• [Prompt]
Once you reach the line that holds "nand3_1: 10" in the listing below, output it and every line after it through the line that holds "Power figures use", word for word.

[Task data]

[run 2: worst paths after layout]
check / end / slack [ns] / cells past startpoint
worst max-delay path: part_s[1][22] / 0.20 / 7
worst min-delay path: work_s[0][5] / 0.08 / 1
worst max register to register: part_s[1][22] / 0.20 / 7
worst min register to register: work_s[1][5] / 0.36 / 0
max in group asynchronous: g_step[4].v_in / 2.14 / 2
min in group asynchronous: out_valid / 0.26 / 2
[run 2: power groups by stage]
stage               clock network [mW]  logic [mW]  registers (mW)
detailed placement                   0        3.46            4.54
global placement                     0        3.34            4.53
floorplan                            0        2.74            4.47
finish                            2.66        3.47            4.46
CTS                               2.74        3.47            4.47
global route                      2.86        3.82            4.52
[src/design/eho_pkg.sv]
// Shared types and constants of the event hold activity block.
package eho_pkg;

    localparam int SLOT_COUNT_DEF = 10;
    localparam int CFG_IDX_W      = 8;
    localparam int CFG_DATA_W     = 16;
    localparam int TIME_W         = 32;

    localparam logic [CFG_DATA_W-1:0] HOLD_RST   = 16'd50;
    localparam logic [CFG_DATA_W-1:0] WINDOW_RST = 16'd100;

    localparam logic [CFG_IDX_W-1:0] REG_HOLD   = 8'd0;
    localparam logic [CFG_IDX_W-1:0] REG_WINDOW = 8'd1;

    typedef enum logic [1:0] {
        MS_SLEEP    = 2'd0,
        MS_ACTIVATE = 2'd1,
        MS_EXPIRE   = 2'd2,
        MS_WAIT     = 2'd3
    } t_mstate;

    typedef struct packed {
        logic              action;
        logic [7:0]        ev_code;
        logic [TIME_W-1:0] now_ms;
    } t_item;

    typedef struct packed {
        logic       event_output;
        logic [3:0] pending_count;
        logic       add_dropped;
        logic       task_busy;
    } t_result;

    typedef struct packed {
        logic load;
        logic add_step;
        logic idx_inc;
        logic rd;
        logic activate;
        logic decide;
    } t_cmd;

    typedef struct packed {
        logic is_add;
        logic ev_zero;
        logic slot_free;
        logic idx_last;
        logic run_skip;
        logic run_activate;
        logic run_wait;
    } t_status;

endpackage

[/Task data]
[Task data]

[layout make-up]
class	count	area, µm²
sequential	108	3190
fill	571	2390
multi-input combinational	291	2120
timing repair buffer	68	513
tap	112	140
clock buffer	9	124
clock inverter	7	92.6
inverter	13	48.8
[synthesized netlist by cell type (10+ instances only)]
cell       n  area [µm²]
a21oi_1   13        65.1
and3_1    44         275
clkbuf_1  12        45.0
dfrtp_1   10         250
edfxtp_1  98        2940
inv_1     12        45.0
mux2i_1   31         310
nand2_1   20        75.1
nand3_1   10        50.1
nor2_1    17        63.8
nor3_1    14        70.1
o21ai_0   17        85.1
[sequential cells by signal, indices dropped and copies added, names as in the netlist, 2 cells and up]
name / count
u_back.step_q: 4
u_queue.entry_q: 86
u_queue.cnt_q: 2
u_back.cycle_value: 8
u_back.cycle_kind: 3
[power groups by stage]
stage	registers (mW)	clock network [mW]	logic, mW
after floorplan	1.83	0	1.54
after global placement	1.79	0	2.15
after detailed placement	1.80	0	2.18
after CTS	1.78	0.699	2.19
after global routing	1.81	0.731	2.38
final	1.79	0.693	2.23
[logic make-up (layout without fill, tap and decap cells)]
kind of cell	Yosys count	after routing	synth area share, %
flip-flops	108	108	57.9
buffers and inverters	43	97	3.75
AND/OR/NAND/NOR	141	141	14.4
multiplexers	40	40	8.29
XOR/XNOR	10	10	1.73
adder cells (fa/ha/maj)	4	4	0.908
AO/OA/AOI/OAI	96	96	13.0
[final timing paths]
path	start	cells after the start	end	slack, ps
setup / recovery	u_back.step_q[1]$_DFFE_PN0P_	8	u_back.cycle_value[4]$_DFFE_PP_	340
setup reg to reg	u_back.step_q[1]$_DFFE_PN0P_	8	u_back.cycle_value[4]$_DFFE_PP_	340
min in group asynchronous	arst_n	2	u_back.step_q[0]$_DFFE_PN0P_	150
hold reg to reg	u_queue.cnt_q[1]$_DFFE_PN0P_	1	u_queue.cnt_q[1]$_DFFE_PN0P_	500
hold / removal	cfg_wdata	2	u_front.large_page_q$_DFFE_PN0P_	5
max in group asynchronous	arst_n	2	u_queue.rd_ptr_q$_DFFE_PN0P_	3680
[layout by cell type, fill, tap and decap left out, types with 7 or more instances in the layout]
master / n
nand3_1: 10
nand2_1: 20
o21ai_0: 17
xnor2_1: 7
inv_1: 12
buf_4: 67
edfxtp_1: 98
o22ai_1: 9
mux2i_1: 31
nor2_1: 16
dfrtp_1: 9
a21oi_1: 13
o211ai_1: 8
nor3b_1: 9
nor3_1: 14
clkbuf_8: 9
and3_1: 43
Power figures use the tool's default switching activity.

[/Task data]

• [Response for this exercise]
nand3_1: 10
nand2_1: 20
o21ai_0: 17
xnor2_1: 7
inv_1: 12
buf_4: 67
edfxtp_1: 98
o22ai_1: 9
mux2i_1: 31
nor2_1: 16
dfrtp_1: 9
a21oi_1: 13
o211ai_1: 8
nor3b_1: 9
nor3_1: 14
clkbuf_8: 9
and3_1: 43
Power figures use the tool's default switching activity.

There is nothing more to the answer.